* Work to complete *
In the records below, the line with "type / count / area [um^2]" opens the range and the line with "- CELL_PAD_IN_SITES_DETAIL_PLACEMENT: not" closes it; print that range exactly and nothing else.

*** Block opens ***

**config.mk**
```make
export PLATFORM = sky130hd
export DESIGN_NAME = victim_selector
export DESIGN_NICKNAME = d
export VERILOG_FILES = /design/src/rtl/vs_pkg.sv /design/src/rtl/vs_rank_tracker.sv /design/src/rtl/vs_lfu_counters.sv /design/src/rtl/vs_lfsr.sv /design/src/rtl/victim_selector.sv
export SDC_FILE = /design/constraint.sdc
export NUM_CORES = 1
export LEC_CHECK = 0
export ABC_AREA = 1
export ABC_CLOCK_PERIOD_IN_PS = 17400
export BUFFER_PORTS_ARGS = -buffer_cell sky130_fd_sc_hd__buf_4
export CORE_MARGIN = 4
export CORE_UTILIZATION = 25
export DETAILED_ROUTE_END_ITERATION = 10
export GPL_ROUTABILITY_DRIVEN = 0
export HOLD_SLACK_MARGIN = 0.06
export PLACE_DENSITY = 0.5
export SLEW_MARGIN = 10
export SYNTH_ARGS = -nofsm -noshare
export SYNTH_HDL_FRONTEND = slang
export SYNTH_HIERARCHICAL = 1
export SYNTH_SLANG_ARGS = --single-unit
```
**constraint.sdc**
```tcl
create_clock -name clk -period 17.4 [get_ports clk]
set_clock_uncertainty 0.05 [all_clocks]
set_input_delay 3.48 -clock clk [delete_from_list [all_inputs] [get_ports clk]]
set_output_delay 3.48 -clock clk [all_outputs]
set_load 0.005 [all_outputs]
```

*** Block closes ***
*** Block opens ***

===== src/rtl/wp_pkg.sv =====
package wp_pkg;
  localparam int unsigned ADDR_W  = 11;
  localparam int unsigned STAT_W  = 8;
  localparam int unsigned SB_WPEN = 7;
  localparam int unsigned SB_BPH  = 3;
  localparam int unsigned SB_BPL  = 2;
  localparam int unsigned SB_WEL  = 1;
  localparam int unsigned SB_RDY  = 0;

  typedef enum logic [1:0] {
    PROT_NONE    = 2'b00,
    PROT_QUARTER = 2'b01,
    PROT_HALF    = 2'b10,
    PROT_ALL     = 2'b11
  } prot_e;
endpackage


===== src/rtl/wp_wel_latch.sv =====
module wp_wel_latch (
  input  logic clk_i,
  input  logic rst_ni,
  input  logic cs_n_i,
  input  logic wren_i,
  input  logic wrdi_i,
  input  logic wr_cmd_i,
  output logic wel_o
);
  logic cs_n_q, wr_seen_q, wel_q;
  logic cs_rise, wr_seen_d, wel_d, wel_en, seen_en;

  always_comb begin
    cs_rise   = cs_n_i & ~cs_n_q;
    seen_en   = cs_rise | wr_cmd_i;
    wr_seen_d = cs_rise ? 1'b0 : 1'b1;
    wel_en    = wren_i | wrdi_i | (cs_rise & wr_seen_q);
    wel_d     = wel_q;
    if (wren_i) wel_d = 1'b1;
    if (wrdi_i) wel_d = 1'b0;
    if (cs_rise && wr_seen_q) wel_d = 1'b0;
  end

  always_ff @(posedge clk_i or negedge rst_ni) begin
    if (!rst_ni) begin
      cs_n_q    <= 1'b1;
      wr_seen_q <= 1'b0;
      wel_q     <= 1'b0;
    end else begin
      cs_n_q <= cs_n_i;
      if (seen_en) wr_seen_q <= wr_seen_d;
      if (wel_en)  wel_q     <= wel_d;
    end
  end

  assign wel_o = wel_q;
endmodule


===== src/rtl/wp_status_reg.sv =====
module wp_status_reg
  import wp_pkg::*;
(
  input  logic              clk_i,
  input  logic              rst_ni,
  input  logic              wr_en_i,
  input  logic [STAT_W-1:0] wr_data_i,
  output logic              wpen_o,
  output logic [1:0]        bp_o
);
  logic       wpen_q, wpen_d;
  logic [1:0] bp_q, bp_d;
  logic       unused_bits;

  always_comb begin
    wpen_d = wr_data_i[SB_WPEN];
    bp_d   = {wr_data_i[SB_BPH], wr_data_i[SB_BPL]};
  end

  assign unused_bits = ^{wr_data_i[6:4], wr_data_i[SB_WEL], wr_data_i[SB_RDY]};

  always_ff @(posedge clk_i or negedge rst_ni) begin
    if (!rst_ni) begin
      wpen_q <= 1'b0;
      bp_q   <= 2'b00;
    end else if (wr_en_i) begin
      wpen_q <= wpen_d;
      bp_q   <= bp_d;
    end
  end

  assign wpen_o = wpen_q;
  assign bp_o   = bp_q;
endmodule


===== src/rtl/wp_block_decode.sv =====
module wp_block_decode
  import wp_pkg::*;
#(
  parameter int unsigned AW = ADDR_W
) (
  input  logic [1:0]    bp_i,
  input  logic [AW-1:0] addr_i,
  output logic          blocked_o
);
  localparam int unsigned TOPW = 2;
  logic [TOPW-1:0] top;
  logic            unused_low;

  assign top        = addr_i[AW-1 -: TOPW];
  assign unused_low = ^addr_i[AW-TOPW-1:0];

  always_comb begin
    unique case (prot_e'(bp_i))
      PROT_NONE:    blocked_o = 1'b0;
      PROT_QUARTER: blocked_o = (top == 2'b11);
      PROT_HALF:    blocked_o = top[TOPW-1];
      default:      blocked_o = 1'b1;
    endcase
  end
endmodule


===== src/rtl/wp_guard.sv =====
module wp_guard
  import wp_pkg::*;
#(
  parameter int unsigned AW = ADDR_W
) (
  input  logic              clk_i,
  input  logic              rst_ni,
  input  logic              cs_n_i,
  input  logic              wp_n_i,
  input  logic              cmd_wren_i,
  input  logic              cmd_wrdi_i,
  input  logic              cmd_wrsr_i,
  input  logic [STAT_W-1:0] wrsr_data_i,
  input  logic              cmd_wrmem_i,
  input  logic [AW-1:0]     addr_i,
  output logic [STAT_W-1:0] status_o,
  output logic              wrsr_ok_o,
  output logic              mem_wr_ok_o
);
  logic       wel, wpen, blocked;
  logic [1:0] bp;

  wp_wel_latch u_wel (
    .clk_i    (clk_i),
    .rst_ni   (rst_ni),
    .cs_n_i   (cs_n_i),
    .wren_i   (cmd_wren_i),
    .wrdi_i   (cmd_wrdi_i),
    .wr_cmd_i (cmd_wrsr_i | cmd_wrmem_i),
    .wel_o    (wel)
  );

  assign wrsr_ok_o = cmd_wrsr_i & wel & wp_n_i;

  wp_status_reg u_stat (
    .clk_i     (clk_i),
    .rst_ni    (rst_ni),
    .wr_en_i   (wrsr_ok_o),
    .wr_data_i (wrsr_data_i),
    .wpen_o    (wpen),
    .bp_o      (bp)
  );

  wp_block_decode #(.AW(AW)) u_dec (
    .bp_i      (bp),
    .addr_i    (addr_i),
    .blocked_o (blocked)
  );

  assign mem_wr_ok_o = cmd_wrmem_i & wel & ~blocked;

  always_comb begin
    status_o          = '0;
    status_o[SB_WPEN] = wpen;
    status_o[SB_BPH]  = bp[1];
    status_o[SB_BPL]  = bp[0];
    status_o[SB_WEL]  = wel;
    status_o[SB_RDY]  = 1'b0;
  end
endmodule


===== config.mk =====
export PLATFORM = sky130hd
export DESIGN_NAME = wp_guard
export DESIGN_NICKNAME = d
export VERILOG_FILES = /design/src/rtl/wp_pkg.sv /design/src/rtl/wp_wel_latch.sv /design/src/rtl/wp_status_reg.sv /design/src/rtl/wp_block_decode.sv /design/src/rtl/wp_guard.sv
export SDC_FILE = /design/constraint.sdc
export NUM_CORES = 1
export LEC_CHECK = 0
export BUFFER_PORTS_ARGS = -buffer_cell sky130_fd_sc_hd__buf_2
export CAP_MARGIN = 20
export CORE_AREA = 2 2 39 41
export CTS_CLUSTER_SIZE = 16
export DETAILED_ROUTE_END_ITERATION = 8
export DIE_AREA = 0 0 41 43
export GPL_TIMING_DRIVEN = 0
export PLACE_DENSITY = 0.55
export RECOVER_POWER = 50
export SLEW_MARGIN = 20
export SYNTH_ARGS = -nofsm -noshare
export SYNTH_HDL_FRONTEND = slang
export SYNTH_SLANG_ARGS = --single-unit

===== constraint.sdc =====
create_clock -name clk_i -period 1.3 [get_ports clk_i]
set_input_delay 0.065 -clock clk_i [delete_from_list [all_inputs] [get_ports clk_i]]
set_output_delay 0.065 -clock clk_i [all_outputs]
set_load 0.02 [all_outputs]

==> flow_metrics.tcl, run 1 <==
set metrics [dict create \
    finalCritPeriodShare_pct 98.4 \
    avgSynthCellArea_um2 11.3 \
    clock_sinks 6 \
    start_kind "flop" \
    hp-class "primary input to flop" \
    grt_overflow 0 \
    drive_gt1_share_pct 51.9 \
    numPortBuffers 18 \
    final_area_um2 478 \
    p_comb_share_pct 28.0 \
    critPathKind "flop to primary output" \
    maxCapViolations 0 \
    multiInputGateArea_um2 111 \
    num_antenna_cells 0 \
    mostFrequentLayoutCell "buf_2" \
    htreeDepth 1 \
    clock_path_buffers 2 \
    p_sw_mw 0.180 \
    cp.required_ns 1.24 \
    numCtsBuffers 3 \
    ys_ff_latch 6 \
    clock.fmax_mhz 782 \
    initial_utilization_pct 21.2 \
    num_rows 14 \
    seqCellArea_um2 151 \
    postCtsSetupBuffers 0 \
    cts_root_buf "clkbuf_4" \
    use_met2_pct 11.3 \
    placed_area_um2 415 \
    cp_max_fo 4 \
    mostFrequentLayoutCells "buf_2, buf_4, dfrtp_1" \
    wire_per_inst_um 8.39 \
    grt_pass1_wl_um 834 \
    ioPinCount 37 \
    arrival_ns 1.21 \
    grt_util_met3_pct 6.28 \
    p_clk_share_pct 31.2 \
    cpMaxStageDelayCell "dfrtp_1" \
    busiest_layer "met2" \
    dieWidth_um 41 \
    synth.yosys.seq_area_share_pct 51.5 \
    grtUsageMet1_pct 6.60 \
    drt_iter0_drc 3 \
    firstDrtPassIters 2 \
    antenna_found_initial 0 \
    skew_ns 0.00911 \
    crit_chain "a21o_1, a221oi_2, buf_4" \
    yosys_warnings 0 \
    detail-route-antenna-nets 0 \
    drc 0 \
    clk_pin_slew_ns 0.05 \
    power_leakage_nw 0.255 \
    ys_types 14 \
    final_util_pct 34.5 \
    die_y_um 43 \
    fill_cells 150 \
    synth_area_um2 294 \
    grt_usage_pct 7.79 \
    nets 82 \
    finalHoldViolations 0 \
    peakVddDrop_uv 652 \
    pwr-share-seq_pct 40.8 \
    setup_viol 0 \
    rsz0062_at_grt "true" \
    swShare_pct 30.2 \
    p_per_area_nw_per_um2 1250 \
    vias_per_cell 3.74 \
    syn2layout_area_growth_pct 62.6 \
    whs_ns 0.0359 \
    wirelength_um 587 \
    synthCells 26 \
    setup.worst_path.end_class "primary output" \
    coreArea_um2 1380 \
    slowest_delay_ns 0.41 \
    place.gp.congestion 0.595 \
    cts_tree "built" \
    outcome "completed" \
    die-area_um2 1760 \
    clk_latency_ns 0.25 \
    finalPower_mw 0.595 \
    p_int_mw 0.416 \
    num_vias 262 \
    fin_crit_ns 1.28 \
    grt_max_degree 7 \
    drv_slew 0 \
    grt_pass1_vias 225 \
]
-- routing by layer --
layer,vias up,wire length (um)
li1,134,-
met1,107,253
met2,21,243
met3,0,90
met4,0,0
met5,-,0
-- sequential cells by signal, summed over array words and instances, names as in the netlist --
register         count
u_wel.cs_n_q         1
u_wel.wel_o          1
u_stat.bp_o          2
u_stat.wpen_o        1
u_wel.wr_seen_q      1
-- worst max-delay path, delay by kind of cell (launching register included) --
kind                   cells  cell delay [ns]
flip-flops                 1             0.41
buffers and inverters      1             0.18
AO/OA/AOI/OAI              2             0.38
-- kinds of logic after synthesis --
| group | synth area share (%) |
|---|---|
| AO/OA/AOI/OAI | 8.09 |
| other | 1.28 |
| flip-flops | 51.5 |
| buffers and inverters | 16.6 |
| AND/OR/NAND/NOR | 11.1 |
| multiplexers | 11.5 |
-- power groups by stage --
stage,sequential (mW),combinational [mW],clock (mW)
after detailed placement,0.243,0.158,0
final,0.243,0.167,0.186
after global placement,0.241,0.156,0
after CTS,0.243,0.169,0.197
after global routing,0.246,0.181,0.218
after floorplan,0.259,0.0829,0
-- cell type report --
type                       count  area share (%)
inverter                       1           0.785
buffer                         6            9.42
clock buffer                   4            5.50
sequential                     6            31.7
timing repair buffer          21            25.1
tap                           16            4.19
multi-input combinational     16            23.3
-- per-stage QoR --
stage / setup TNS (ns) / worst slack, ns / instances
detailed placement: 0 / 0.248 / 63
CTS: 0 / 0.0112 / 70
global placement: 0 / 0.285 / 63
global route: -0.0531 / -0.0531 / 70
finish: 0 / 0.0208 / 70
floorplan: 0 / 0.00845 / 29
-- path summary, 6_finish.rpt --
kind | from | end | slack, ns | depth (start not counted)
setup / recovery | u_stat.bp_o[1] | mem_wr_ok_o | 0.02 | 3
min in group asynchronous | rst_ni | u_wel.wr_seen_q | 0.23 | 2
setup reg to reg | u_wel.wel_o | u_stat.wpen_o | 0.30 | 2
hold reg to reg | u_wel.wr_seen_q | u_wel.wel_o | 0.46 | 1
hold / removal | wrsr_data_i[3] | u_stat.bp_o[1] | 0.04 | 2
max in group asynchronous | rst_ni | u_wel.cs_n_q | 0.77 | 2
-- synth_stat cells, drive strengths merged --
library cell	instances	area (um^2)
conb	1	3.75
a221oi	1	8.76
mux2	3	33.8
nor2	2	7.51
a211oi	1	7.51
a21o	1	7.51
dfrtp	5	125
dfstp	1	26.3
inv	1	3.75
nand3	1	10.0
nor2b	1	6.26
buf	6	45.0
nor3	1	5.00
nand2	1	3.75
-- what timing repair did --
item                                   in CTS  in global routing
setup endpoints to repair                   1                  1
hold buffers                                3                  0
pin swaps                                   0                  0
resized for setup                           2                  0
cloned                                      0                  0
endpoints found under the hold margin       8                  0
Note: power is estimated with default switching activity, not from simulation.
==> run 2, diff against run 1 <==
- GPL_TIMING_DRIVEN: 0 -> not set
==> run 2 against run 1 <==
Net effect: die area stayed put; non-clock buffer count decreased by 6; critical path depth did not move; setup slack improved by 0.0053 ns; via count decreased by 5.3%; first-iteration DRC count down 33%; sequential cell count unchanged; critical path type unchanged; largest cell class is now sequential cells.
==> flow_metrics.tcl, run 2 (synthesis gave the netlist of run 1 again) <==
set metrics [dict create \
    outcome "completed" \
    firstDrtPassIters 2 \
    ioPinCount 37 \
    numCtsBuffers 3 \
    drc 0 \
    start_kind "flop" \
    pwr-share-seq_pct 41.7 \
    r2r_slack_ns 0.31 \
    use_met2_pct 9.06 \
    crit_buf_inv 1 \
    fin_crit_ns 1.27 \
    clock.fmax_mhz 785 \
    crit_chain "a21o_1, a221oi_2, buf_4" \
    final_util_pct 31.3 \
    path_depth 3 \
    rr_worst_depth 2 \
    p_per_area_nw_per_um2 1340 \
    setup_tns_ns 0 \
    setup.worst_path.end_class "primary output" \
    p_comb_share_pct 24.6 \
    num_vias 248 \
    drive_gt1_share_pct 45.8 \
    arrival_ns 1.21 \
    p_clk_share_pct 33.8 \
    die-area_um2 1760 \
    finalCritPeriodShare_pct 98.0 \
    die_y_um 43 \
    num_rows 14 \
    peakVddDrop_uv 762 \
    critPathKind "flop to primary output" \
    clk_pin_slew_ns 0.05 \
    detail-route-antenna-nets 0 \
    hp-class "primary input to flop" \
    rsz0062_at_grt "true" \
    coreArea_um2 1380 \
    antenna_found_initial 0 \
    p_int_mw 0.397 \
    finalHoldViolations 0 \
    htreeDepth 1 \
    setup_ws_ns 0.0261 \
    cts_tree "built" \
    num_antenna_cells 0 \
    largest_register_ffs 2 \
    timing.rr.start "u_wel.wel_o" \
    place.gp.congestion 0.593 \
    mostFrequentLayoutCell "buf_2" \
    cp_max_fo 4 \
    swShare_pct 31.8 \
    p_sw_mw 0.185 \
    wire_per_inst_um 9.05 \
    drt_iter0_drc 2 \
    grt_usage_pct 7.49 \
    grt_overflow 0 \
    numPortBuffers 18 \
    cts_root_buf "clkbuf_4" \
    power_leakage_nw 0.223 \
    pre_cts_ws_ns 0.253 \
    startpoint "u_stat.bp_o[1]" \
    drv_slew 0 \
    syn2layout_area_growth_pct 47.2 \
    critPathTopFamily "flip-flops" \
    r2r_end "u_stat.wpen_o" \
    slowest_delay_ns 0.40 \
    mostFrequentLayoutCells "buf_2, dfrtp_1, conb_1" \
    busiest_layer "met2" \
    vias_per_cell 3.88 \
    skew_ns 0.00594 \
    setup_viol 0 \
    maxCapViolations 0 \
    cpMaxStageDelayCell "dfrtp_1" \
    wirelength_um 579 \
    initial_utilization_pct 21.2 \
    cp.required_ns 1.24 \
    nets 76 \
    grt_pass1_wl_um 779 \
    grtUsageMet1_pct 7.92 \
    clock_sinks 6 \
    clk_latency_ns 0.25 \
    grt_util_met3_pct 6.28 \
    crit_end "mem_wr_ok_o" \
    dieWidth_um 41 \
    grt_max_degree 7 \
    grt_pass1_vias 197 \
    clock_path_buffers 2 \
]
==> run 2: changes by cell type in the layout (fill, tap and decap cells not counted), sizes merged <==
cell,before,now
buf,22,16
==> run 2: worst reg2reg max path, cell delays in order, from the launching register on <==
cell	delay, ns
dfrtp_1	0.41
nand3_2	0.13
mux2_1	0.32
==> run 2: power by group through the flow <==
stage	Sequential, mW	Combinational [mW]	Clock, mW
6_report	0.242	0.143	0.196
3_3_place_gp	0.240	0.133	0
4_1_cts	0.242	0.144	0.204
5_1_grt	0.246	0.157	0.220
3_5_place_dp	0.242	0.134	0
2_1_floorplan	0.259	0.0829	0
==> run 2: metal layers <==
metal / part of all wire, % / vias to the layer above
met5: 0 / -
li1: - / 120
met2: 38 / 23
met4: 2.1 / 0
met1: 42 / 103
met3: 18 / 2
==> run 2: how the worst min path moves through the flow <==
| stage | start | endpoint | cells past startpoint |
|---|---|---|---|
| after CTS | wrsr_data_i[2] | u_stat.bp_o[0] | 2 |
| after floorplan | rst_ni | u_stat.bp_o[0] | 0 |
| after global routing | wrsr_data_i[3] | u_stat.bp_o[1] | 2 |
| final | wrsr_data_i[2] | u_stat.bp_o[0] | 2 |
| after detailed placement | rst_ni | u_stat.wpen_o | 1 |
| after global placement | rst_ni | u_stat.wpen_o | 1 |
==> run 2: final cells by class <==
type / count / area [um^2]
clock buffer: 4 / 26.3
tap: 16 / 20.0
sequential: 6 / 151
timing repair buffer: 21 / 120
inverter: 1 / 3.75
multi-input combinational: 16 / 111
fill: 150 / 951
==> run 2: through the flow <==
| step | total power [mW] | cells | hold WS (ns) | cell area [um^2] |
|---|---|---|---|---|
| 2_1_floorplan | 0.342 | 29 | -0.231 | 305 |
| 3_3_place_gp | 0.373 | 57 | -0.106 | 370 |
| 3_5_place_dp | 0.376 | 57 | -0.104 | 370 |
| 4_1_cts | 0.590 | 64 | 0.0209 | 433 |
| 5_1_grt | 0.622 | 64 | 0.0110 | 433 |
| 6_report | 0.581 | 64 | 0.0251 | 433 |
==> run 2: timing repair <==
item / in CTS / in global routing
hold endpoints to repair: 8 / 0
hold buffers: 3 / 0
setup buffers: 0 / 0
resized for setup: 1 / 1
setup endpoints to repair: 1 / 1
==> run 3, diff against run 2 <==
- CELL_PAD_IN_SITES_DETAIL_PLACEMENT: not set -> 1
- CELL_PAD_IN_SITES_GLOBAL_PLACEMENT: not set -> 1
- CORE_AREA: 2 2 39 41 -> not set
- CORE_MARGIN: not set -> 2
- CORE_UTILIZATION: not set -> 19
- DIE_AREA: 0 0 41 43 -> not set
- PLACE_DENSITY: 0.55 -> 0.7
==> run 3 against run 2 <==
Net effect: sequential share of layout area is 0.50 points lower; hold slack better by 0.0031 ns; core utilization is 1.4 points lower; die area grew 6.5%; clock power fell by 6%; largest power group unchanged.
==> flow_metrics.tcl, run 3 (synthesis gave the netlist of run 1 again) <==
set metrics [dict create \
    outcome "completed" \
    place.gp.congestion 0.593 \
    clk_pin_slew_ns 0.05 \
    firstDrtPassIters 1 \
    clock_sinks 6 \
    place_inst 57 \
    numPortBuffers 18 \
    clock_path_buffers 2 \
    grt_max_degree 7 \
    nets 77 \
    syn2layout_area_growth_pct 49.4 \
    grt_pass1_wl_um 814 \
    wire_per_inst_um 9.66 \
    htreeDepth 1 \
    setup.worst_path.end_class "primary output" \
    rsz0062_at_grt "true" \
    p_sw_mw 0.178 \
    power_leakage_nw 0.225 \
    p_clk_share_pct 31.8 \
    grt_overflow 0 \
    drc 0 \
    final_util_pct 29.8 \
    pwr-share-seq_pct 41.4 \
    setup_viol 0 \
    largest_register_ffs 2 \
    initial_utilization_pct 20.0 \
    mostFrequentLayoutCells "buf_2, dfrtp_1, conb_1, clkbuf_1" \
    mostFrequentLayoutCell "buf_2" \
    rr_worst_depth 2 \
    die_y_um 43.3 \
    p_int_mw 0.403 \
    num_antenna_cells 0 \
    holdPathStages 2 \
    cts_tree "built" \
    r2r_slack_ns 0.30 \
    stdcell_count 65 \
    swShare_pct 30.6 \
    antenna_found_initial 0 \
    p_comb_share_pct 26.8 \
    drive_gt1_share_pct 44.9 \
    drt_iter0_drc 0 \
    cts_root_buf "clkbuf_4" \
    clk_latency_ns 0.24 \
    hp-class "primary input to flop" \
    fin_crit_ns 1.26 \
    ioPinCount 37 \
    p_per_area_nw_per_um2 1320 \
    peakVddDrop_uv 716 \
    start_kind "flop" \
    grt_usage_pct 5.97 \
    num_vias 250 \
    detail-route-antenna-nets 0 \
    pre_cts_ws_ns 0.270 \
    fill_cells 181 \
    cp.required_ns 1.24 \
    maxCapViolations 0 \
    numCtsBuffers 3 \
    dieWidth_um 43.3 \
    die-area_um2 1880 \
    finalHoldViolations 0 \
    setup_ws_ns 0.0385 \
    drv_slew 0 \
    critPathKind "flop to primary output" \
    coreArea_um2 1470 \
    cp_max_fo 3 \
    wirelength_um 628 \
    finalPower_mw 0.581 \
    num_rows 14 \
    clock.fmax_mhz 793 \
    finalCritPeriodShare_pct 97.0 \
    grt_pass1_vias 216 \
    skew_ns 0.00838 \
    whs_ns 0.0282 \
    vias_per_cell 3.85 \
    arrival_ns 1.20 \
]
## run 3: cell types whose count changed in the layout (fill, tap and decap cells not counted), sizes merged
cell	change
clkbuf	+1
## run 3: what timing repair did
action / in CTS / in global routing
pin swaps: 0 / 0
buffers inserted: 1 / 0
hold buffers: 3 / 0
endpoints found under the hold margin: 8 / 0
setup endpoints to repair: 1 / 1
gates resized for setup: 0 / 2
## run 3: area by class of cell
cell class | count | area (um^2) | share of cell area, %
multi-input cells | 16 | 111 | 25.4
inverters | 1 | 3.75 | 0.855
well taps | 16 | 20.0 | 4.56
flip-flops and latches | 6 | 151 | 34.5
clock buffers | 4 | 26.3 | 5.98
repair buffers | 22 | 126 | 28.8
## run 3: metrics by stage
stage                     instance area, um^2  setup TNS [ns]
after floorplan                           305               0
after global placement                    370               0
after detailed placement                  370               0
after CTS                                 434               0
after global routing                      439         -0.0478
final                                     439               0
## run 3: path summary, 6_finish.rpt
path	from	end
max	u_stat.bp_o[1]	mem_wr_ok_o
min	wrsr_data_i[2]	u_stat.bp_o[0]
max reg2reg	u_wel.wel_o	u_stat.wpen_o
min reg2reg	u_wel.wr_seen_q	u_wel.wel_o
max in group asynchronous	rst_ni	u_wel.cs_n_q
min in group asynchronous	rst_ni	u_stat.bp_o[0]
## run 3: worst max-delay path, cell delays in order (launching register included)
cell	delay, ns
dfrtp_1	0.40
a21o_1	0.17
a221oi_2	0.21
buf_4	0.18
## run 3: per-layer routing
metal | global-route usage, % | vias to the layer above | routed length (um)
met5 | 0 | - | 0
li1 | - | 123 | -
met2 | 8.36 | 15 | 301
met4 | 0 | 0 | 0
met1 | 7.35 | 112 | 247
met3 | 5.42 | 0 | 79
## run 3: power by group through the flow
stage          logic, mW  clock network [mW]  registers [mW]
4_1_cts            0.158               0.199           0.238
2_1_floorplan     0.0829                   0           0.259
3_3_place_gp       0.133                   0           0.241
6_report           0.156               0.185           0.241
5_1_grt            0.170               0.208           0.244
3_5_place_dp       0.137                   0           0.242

*** Block closes ***

* Output for this exercise *
type / count / area [um^2]
clock buffer: 4 / 26.3
tap: 16 / 20.0
sequential: 6 / 151
timing repair buffer: 21 / 120
inverter: 1 / 3.75
multi-input combinational: 16 / 111
fill: 150 / 951
==> run 2: through the flow <==
| step | total power [mW] | cells | hold WS (ns) | cell area [um^2] |
|---|---|---|---|---|
| 2_1_floorplan | 0.342 | 29 | -0.231 | 305 |
| 3_3_place_gp | 0.373 | 57 | -0.106 | 370 |
| 3_5_place_dp | 0.376 | 57 | -0.104 | 370 |
| 4_1_cts | 0.590 | 64 | 0.0209 | 433 |
| 5_1_grt | 0.622 | 64 | 0.0110 | 433 |
| 6_report | 0.581 | 64 | 0.0251 | 433 |
==> run 2: timing repair <==
item / in CTS / in global routing
hold endpoints to repair: 8 / 0
hold buffers: 3 / 0
setup buffers: 0 / 0
resized for setup: 1 / 1
setup endpoints to repair: 1 / 1
==> run 3, diff against run 2 <==
- CELL_PAD_IN_SITES_DETAIL_PLACEMENT: not set -> 1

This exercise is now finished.